(Data entries)
[Start of Attachment]
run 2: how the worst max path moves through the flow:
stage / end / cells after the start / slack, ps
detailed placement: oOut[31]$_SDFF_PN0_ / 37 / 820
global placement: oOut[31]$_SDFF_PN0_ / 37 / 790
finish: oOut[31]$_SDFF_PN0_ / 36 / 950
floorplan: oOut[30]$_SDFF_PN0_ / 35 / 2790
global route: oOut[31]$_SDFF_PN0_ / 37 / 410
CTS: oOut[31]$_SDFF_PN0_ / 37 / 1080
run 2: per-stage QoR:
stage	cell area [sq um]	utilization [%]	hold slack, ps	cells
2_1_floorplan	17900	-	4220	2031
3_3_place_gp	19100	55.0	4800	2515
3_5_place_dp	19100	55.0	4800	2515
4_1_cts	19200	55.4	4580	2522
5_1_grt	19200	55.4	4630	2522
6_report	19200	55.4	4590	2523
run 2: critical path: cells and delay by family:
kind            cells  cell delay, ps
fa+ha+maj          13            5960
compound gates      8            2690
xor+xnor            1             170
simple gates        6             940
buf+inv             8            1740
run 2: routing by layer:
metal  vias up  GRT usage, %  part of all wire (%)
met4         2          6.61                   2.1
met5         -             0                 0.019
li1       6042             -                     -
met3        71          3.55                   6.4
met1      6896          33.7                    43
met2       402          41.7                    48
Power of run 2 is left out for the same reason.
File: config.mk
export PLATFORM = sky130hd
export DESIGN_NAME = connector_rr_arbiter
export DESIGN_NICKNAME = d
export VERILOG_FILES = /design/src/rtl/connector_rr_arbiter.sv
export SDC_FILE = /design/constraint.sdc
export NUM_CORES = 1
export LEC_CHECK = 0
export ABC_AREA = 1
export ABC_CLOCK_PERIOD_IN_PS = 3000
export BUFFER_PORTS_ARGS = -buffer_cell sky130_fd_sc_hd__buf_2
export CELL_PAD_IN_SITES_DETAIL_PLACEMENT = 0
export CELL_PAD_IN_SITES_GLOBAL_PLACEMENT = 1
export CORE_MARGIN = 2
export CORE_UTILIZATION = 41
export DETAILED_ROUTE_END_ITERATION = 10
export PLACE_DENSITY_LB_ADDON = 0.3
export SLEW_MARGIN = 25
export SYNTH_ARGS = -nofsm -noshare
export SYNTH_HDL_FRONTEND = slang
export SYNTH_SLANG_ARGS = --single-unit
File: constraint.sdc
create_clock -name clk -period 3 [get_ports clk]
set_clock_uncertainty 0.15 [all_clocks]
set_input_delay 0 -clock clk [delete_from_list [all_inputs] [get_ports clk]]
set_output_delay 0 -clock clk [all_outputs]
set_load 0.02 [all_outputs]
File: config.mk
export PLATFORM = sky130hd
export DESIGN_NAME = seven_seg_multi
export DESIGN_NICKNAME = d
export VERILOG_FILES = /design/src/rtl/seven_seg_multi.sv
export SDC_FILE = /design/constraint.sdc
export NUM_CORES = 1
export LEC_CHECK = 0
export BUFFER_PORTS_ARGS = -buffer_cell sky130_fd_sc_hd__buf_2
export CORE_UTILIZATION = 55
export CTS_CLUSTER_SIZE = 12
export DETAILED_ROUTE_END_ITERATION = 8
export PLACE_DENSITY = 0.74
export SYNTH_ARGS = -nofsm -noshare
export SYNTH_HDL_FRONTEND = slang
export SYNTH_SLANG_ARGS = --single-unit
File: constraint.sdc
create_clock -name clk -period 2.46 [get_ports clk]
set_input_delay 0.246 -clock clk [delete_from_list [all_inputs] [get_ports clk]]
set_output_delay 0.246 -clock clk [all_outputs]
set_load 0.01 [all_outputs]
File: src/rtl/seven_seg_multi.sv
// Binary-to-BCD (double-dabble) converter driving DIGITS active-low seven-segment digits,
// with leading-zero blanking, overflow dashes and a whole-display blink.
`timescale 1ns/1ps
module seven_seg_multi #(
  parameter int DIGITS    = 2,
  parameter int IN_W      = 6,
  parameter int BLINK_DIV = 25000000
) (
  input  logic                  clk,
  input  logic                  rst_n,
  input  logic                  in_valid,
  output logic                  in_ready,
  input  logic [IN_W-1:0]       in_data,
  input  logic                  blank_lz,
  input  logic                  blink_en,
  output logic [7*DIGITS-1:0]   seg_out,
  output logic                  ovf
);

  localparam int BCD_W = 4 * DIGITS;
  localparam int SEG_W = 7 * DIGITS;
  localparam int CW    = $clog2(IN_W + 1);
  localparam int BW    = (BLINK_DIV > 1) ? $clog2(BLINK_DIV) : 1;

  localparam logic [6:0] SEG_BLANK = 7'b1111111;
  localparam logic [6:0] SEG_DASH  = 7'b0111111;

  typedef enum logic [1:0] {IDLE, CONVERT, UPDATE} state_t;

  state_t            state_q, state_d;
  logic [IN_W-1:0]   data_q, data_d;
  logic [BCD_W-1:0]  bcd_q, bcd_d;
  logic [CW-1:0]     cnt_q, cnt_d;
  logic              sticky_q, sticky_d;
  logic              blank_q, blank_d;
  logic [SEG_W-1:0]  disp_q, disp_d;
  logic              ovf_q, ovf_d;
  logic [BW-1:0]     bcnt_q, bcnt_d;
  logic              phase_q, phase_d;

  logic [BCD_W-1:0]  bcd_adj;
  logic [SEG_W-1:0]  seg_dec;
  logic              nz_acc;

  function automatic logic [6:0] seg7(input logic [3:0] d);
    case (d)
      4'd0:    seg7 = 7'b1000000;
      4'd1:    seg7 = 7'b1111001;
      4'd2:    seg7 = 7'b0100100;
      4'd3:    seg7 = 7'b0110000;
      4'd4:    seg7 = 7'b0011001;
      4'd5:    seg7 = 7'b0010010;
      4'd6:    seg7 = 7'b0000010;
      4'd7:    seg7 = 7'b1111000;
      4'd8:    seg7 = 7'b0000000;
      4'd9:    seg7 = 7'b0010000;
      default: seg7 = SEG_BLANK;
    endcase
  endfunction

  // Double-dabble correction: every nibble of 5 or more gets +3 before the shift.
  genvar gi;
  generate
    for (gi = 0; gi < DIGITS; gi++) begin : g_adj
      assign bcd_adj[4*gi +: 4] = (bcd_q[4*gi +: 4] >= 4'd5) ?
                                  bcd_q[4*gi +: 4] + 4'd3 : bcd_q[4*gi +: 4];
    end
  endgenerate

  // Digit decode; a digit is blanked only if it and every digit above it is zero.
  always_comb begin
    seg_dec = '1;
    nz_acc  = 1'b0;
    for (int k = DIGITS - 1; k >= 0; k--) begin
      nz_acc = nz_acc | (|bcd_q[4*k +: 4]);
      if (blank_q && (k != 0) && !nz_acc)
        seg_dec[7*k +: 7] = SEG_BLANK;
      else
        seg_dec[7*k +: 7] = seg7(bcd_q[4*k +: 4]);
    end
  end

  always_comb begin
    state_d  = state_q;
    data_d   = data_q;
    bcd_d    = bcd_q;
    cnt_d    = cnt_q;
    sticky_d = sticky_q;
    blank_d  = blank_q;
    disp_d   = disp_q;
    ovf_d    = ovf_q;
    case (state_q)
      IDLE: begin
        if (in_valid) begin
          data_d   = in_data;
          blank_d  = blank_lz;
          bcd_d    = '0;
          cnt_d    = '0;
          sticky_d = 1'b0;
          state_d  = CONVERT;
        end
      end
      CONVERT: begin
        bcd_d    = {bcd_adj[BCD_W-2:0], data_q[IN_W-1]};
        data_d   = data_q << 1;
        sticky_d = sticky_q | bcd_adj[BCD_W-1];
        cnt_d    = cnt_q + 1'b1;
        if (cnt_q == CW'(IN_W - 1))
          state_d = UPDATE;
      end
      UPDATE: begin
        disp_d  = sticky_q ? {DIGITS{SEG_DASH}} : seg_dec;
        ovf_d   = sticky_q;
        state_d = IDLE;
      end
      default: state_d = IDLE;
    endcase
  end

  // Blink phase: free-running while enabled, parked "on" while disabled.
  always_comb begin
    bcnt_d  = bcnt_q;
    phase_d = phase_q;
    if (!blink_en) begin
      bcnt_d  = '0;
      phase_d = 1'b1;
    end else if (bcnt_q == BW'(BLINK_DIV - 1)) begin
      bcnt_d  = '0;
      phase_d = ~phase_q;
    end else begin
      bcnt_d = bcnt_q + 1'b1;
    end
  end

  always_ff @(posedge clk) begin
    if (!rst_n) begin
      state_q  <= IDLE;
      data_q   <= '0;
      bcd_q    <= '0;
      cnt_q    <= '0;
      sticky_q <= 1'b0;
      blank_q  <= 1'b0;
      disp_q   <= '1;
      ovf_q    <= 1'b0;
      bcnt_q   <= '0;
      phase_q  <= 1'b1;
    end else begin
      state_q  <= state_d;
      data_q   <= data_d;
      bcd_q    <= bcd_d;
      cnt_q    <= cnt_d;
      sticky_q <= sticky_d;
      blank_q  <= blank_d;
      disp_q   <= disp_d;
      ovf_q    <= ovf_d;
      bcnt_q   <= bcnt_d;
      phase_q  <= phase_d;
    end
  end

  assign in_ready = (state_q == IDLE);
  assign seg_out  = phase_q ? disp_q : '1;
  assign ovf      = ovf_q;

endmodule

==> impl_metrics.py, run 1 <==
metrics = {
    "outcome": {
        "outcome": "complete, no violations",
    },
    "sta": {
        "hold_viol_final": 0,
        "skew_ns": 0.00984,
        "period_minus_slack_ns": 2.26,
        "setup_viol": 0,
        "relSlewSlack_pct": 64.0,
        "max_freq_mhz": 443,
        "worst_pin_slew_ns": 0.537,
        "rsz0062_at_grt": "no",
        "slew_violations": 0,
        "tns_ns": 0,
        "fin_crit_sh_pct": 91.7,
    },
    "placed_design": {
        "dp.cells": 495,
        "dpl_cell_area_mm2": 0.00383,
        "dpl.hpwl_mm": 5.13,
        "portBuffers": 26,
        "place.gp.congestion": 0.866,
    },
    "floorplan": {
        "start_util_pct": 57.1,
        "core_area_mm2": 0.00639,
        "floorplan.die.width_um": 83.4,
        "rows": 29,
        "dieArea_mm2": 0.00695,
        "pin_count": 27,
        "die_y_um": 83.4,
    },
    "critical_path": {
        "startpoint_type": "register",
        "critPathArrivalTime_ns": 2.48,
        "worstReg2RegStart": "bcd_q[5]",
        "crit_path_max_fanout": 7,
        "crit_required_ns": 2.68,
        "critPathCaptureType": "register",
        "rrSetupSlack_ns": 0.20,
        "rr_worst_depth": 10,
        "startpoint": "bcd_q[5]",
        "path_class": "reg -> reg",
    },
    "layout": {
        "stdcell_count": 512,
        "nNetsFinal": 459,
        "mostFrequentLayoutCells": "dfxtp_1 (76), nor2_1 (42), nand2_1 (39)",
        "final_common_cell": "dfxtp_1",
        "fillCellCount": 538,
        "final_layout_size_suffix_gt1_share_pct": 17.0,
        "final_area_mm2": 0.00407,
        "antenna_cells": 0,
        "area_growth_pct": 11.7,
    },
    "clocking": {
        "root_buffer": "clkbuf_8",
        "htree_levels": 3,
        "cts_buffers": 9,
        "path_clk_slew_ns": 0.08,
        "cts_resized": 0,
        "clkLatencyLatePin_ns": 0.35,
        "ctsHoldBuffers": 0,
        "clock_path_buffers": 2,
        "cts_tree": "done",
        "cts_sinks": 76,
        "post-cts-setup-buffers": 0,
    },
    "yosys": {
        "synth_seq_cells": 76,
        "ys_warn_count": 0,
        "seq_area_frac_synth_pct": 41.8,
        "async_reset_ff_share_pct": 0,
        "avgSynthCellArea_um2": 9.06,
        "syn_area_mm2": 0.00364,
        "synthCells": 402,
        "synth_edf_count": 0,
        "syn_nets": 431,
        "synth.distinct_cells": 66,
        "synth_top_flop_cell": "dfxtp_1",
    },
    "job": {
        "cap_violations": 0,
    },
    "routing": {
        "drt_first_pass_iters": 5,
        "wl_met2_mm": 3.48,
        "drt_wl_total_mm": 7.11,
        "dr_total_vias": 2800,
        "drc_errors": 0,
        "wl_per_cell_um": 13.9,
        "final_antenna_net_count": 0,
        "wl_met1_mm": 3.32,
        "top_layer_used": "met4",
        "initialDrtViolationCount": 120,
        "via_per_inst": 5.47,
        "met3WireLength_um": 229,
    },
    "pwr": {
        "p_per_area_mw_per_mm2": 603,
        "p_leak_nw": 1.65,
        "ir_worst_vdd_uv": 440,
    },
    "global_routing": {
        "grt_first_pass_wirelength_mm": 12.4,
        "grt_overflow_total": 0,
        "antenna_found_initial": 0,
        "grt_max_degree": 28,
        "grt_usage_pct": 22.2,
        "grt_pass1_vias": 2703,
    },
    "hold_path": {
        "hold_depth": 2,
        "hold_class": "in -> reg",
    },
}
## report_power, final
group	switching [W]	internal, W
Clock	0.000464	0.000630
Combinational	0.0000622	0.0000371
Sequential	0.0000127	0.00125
[End of Attachment]
* _Exercise brief_
The required output is the stretch of entries above from the line containing "global placement: oOut[31]$_SDFF_PN0_" through the line containing "cell delay, ps", reproduced exactly.

* _Solved exercise_
global placement: oOut[31]$_SDFF_PN0_ / 37 / 790
finish: oOut[31]$_SDFF_PN0_ / 36 / 950
floorplan: oOut[30]$_SDFF_PN0_ / 35 / 2790
global route: oOut[31]$_SDFF_PN0_ / 37 / 410
CTS: oOut[31]$_SDFF_PN0_ / 37 / 1080
run 2: per-stage QoR:
stage	cell area [sq um]	utilization [%]	hold slack, ps	cells
2_1_floorplan	17900	-	4220	2031
3_3_place_gp	19100	55.0	4800	2515
3_5_place_dp	19100	55.0	4800	2515
4_1_cts	19200	55.4	4580	2522
5_1_grt	19200	55.4	4630	2522
6_report	19200	55.4	4590	2523
run 2: critical path: cells and delay by family:
kind            cells  cell delay, ps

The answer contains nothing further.